La corpulente et sombre berline allemande fonçait sur la route parfaitement rectiligne en se moquant bien du paysage verdoyant et ensoleillé.

Une voix aigüe de fillette demanda avec force depuis le siège arrière de la voiture "Pourquoi Grand-papa doit-il rentrer si vite à la maison de retraite ?"

Le vieillard posa une main pâle et maigre sur la menotte de l'enfant comme pour lui imposer le silence.

Aucun commentaire ne se fit entendre à l'avant du véhicule.



Le père rougit et accéléra davantage, il se lovait dans la vitesse, se fondait en elle. Elle le libérait, le calmait.

La mère eut un tic nerveux et ferma les yeux.



"Pourquoi Grand-papa doit-il rentrer si vite à la maison de retraite ?" L'enfant hurlait sa demande.

Le père rugit " Cà suffit cette comédie ! Tu vas être punie !" La mère ouvrit les yeux et dit sur un ton doucereux "Ma chérie, le week-end est terminé. Demain papa et maman reprennent le travail et toi tu vas aller à l'école. Grand-papa est attendu avec impatience par Mme la Directrice et tous ses amis de la maison de retraite. Grand-papa va leur raconter le merveilleux week-end qu'il a passé avec nous. Je suis certaine que tout le monde sera un peux jaloux".

"Je veux que Grand-papa reste encore avec nous ! Il joue avec moi lui, il m'écoute lui ! "

Elle braillait en gigotant sur le siège. Le vieillard tentait avec de gestes affectueux de la calmer.



Le père ravalait avec peine la rage qui dansait violemment dans sa tête. Il continua d'accélérer. La mère submergée par l'angoisse enfonçait ses ongles dans les accoudoirs.



Dans le paysage, barrant la route, un passage à niveau automatique se rapprochait.



"Ma chérie, je remercie de tout mon coeur ton papa de m'avoir trouvé une maison de retraite si agréable. J'y suis vraiment heureux.
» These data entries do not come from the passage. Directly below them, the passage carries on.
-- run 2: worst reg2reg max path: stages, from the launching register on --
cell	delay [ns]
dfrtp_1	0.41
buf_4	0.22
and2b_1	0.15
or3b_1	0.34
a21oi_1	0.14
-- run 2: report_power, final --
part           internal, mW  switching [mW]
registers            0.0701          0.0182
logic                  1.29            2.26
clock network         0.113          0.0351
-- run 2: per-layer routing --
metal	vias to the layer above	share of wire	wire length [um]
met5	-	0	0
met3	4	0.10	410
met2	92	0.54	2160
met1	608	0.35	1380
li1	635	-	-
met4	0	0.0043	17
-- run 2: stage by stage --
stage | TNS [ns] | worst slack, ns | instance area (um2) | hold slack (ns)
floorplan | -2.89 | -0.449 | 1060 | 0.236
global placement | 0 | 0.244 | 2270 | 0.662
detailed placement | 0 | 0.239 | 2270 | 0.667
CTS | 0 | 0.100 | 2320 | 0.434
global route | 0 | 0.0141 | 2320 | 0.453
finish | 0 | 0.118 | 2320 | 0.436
## src/rtl/wrr_lock_arbiter_if.sv

```systemverilog
// Request/grant bundle between requesters and the weighted
// round-robin lock arbiter.
interface wrr_lock_arbiter_if #(
  parameter int NUM_REQ  = 16,
  parameter int WEIGHT_W = 2
);
  localparam int IDX_W = $clog2(NUM_REQ);

  logic [NUM_REQ-1:0]          req;
  logic [NUM_REQ*WEIGHT_W-1:0] weight;
  logic                        done;
  logic [NUM_REQ-1:0]          grant;
  logic [IDX_W-1:0]            grant_id;
  logic                        grant_valid;

  modport master (
    output req, weight, done,
    input  grant, grant_id, grant_valid
  );

  modport slave (
    input  req, weight, done,
    output grant, grant_id, grant_valid
  );
endinterface

```

## src/rtl/wrr_lock_arbiter.sv

```systemverilog
// Weighted round-robin arbiter with locked grants held until done;
// each owner keeps the resource for up to weight+1 transactions.
module wrr_lock_arbiter #(
  parameter int NUM_REQ  = 16,
  parameter int WEIGHT_W = 2
) (
  input  logic                clk,
  input  logic                rst_n,
  wrr_lock_arbiter_if.slave   bus
);
  localparam int IDX_W = $clog2(NUM_REQ);

  typedef enum logic {IDLE, BUSY} state_t;

  state_t              state_q, state_d;
  logic [IDX_W-1:0]    owner_q, owner_d;
  logic [IDX_W-1:0]    ptr_q, ptr_d;
  logic [WEIGHT_W-1:0] credit_q, credit_d;

  logic [IDX_W-1:0]    base;
  logic [IDX_W-1:0]    sel_idx;
  logic [IDX_W-1:0]    cand;
  logic                sel_found;
  logic [WEIGHT_W-1:0] sel_weight;
  int                  t;

  always_ff @(posedge clk or negedge rst_n) begin
    if (!rst_n) begin
      state_q  <= IDLE;
      owner_q  <= '0;
      ptr_q    <= IDX_W'(NUM_REQ - 1);
      credit_q <= '0;
    end else begin
      state_q  <= state_d;
      owner_q  <= owner_d;
      ptr_q    <= ptr_d;
      credit_q <= credit_d;
    end
  end

  // Scan starts after the current owner when busy so it is eligible last
  always_comb begin
    base      = (state_q == BUSY) ? owner_q : ptr_q;
    sel_found = 1'b0;
    sel_idx   = '0;
    cand      = '0;
    t         = 0;
    for (int k = 1; k <= NUM_REQ; k++) begin
      t    = (int'(base) + k) % NUM_REQ;
      cand = IDX_W'(t);
      if (!sel_found && bus.req[cand]) begin
        sel_found = 1'b1;
        sel_idx   = cand;
      end
    end
    sel_weight = bus.weight[sel_idx*WEIGHT_W +: WEIGHT_W];
  end

  always_comb begin
    state_d  = state_q;
    owner_d  = owner_q;
    ptr_d    = ptr_q;
    credit_d = credit_q;
    unique case (state_q)
      IDLE: begin
        if (|bus.req) begin
          state_d  = BUSY;
          owner_d  = sel_idx;
          credit_d = sel_weight;
        end
      end
      BUSY: begin
        if (bus.done) begin
          if (bus.req[owner_q] && credit_q != '0) begin
            credit_d = credit_q - WEIGHT_W'(1);
          end else begin
            ptr_d = owner_q;
            if (sel_found) begin
              owner_d  = sel_idx;
              credit_d = sel_weight;
            end else begin
              state_d  = IDLE;
              credit_d = '0;
            end
          end
        end
      end
      default: state_d = IDLE;
    endcase
  end

  always_comb begin
    bus.grant       = '0;
    bus.grant_valid = (state_q == BUSY);
    bus.grant_id    = owner_q;
    if (state_q == BUSY) bus.grant[owner_q] = 1'b1;
  end
endmodule
```

## src/flat_wrapper.sv

```systemverilog
// flat-port wrapper written by rule: the top's interface ports become plain ports
module wrr_lock_arbiter_flat 
#(
  parameter int NUM_REQ  = 16,
  parameter int WEIGHT_W = 2
)
  (clk, rst_n, bus_req, bus_weight, bus_done, bus_grant, bus_grant_id, bus_grant_valid);
  wrr_lock_arbiter_if #(.NUM_REQ(NUM_REQ), .WEIGHT_W(WEIGHT_W)) bus_i ();
  input  logic clk;
  input  logic rst_n;
  input wire logic [$bits(bus_i.req)-1:0] bus_req;
  input wire logic [$bits(bus_i.weight)-1:0] bus_weight;
  input wire logic [$bits(bus_i.done)-1:0] bus_done;
  output wire logic [$bits(bus_i.grant)-1:0] bus_grant;
  output wire logic [$bits(bus_i.grant_id)-1:0] bus_grant_id;
  output wire logic [$bits(bus_i.grant_valid)-1:0] bus_grant_valid;
  assign bus_i.req = bus_req;
  assign bus_i.weight = bus_weight;
  assign bus_i.done = bus_done;
  assign bus_grant = bus_i.grant;
  assign bus_grant_id = bus_i.grant_id;
  assign bus_grant_valid = bus_i.grant_valid;
  wrr_lock_arbiter #(.NUM_REQ(NUM_REQ), .WEIGHT_W(WEIGHT_W)) u_core (.clk(clk), .rst_n(rst_n), .bus(bus_i));
endmodule
```

## config.mk

```make
export PLATFORM = sky130hd
export DESIGN_NAME = wrr_lock_arbiter_flat
export DESIGN_NICKNAME = d
export VERILOG_FILES = /design/src/rtl/wrr_lock_arbiter_if.sv /design/src/rtl/wrr_lock_arbiter.sv /design/src/flat_wrapper.sv
export SDC_FILE = /design/constraint.sdc
export NUM_CORES = 1
export LEC_CHECK = 0
export ABC_AREA = 1
export BUFFER_PORTS_ARGS = -buffer_cell sky130_fd_sc_hd__buf_4
export CAP_MARGIN = 20
export CORE_ASPECT_RATIO = 0.5
export CORE_UTILIZATION = 55
export DETAILED_ROUTE_END_ITERATION = 10
export PLACE_DENSITY = 0.8
export SLEW_MARGIN = 5
export SYNTH_ARGS = -nofsm -noshare
export SYNTH_HDL_FRONTEND = slang
export SYNTH_SLANG_ARGS = --single-unit
```

## constraint.sdc

```tcl
create_clock -name clk -period 6.7 [get_ports clk]
set_input_delay 1.675 -clock clk [delete_from_list [all_inputs] [get_ports clk]]
set_output_delay 1.675 -clock clk [all_outputs]
set_load 0.005 [all_outputs]
```

==> impl_metrics.env, run 1 <==
export IMPL_grt_max_degree=25
export IMPL_cts_hold_fix_buffers=0
export IMPL_endpoint_kind="flip-flop"
export IMPL_synth_most_common_cell="nand2_1"
export IMPL_grt_total_usage_pct=34.0
export IMPL_overflow=0
export IMPL_maxCapViolations=0
export IMPL_cts_resized_gates=0
export IMPL_clk_path_buf_depth=2
export IMPL_vias_per_cell=5.78
export IMPL_finalClockSkew_ns=0.00555
export IMPL_worstSkewPairLatency_ns=0.24
export IMPL_antenna_found_initial=0
export IMPL_path_buf_inv=3
export IMPL_fmax_mhz=187
export IMPL_grt_pass1_wl_um=18100
export IMPL_grt_pass1_vias=3757
export IMPL_synth_top_area_cell="nand3_1"
export IMPL_wire_per_inst_um=14.3
export IMPL_dp_hpwl_um=9070
export IMPL_clk_pin_slew_ns=0.04
export IMPL_area_growth_pct=16.6
export IMPL_crit_type="reg -> reg"
export IMPL_fillCellCount=611
export IMPL_routabilityCongestion=0.983
export IMPL_status="complete, no violations"
export IMPL_drt_iter0_markers=486
export IMPL_synth_edf_count=0
export IMPL_tns_ns=0
export IMPL_ant_nets=0
export IMPL_post_cts_buffers=0
export IMPL_die_x_um=115
export IMPL_synth_area_um2=3510
export IMPL_n_antenna_cell=0
export IMPL_synth_cells=646
export IMPL_path_cells="inv_6 > nand2_1 > nand2_2 > ha_1 > inv_1 > nand3_1 > nand3_1 > nand2_1 > o21ai_1 > inv_1 > nor2_1 > nand4_1 > nor2_1 > nand4_1 > nand3_2 > nand2_4 > nand2_1 > nand2_1 > nand2_1 > nand3_1 > nand3_1 > nand3_1 > a21oi_1"
export IMPL_synth_warning_count=0
export IMPL_cts_inserted_buffers=3
export IMPL_path_max_fanout=20
export IMPL_portBuffers=71
export IMPL_drt_total_wl_um=11300
export IMPL_firstDrtPassIters=5
export IMPL_hold_path_class="reg -> reg"
export IMPL_synth_cell_types=42
export IMPL_max_slew_margin_rel_pct=52.4
export IMPL_multi_input_area_um2=2790
export IMPL_ys_seq_area_share_pct=7.99
export IMPL_synth_top_cell_area_share_pct=24.5
export IMPL_cp_data_arrival_time_ns=5.51
export IMPL_ys_ff_latch=11
export IMPL_synth_area_leaders="nand3_1, nand2_1, inv_1, nor2_1, dfrtp_1"
export IMPL_cp_slowest_cell="dfrtp_1"
export IMPL_async_flop_share_pct=100
export IMPL_vias=4580
export IMPL_die_area_um2=6720
export IMPL_clock_sinks=11
export IMPL_seq_area_um2=280
export IMPL_yosys_top_cells_count="nand2_1, nand3_1, inv_1"
export IMPL_drv_slew=0
export IMPL_ios=72
export IMPL_dieHeight_um=58.5
export IMPL_h_tree_depth=1
export IMPL_synth_fp_nets=706
export IMPL_avgSynthCellArea_um2=5.43
export IMPL_fin_nets=765
export IMPL_cts_tree="done"
export IMPL_num_rows=20
export IMPL_drive_above_1_share_pct=18.6
export IMPL_hold_viol=0
export IMPL_critPathLaunchType="flip-flop"
export IMPL_critPathMaxStageDelay_ns=0.80
export IMPL_setup_viol=0
export IMPL_worst_slew_pin_transition_ns=0.713
export IMPL_start_util_pct=57.4
export IMPL_root_buffer="clkbuf_16"
export IMPL_drc=0
export IMPL_coreArea_um2=6110
export IMPL_synthFlopType="dfrtp_1"
export IMPL_rsz0062_at_grt="false"
export IMPL_period_share_pct=79.7
export IMPL_critical_path_top_delay_family="simple AND/OR/NAND/NOR gates"
export IMPL_worstPathRequired_ns=6.87
export IMPL_period_minus_slack_ns=5.34
==> metal layers <==
metal,vias to the layer above,track usage [%],share of wire (%)
met2,248,50.3,39
met4,0,8.35,2.3
met5,-,0,0
met3,27,3.09,10
li1,2264,-,-
met1,2041,52.6,48
==> state kept, by name, indices dropped and copies added (netlist names) <==
signal / cells
u_core.bus.grant_valid: 1
u_core.credit_q: 2
u_core.bus.grant_id: 4
u_core.ptr_q: 4
==> final timing paths <==
kind | from | end | slack (ns) | cells after the start
setup / recovery | u_core.bus.grant_valid$_DFF_PN0_ | u_core.credit_q[1]$_DFFE_PN0P_ | 1.36 | 23
max in group asynchronous | rst_n | u_core.ptr_q[3]$_DFFE_PN1P_ | 5.22 | 1
hold / removal | u_core.ptr_q[3]$_DFFE_PN1P_ | u_core.ptr_q[3]$_DFFE_PN1P_ | 0.51 | 2
min in group asynchronous | rst_n | u_core.bus.grant_id[2]$_DFFE_PN0P_ | 1.25 | 1
hold reg to reg | u_core.ptr_q[3]$_DFFE_PN1P_ | u_core.ptr_q[3]$_DFFE_PN1P_ | 0.51 | 2
setup reg to reg | u_core.bus.grant_valid$_DFF_PN0_ | u_core.credit_q[1]$_DFFE_PN0P_ | 1.36 | 23
==> placed cells by master (no fill, tap or decap), types with 3 or more instances in the layout <==
cell       synthesis  layout
o22ai_1            3       3
nand3_2            9       9
nand2_2           12      12
nand3_1          172     172
inv_1             63      63
o21ai_1            3       3
o21ai_0           20      20
a21oi_1            7       7
nand2_1          200     200
a31oi_1            6       6
inv_2              8       8
clkbuf_16          0       3
o21ai_2            3       3
dfstp_2            4       4
ha_1               9       9
dfrtp_1            7       7
nand3b_1           5       5
nand2_4            7       7
buf_4              1      71
nand4_1           14      14
nor2_1            51      51
==> through the flow <==
stage / setup WS, ns / cells / instance area, um^2 / utilization, % / hold WS (ns)
2_1_floorplan: 2.64 / 646 / 3510 / - / 0.476
3_5_place_dp: 1.50 / 788 / 4010 / 65.7 / 0.508
5_1_grt: 0.851 / 792 / 4090 / 66.9 / 0.526
3_3_place_gp: 1.54 / 788 / 4010 / 65.7 / 0.502
4_1_cts: 1.48 / 792 / 4090 / 66.9 / 0.515
6_report: 1.36 / 792 / 4090 / 66.9 / 0.514
==> area by class of cell <==
type	count	area share, %
multi-input combinational	543	68.4
tap	88	2.69
timing repair buffer	71	13.0
inverter	75	7.13
clock buffer	4	1.93
sequential	11	6.86
==> cells by family after synthesis <==
kind of cell    Yosys count  share of synthesized area, %
xor+xnor                  4                          1.21
simple gates            481                          66.8
compound gates           49                          8.46
fa+ha+maj                 9                          3.21
buf+inv                  92                          12.3
flops                    11                          7.99
==> worst reg2reg max path: stages (launching register included) <==
cell and delay [ns]:
dfrtp_1 0.80, inv_6 0.12, nand2_1 0.16, nand2_2 0.18, ha_1 0.64, inv_1 0.52
nand3_1 0.20, nand3_1 0.16, nand2_1 0.08, o21ai_1 0.42, inv_1 0.18, nor2_1 0.23
nand4_1 0.16, nor2_1 0.22, nand4_1 0.15, nand3_2 0.30, nand2_4 0.20, nand2_1 0.10
nand2_1 0.06, nand2_1 0.06, nand3_1 0.07, nand3_1 0.09, nand3_1 0.07, a21oi_1 0.12
Power of run 1 is not shown: default switching activity piles up to over one toggle a cycle in this logic, so the estimate is an artifact.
Il me serait impossible de vivre ailleurs à présent. D'ailleurs le week-end prochain c'est moi qui vais t'inviter. On t'installera un petit lit dans ma chambre. Ce sera formidable ! On s'amusera mais on fera aussi les devoirs ! N'est-ce pas fiston tu es d'accord ?"



La voix du vieillard sortit brusquement le conducteur de sa torpeur destructive.



La berline freina violemment dans un bruit assourdissant au nez du passage à niveau automatique.

Un train à grande vitesse fusa martelant brutalement les rails.



Dans une corpulente et sombre berline allemande, quatre êtres humains livides, interloqués, retrouvaient peu à peu, en tremblant, leur souffle.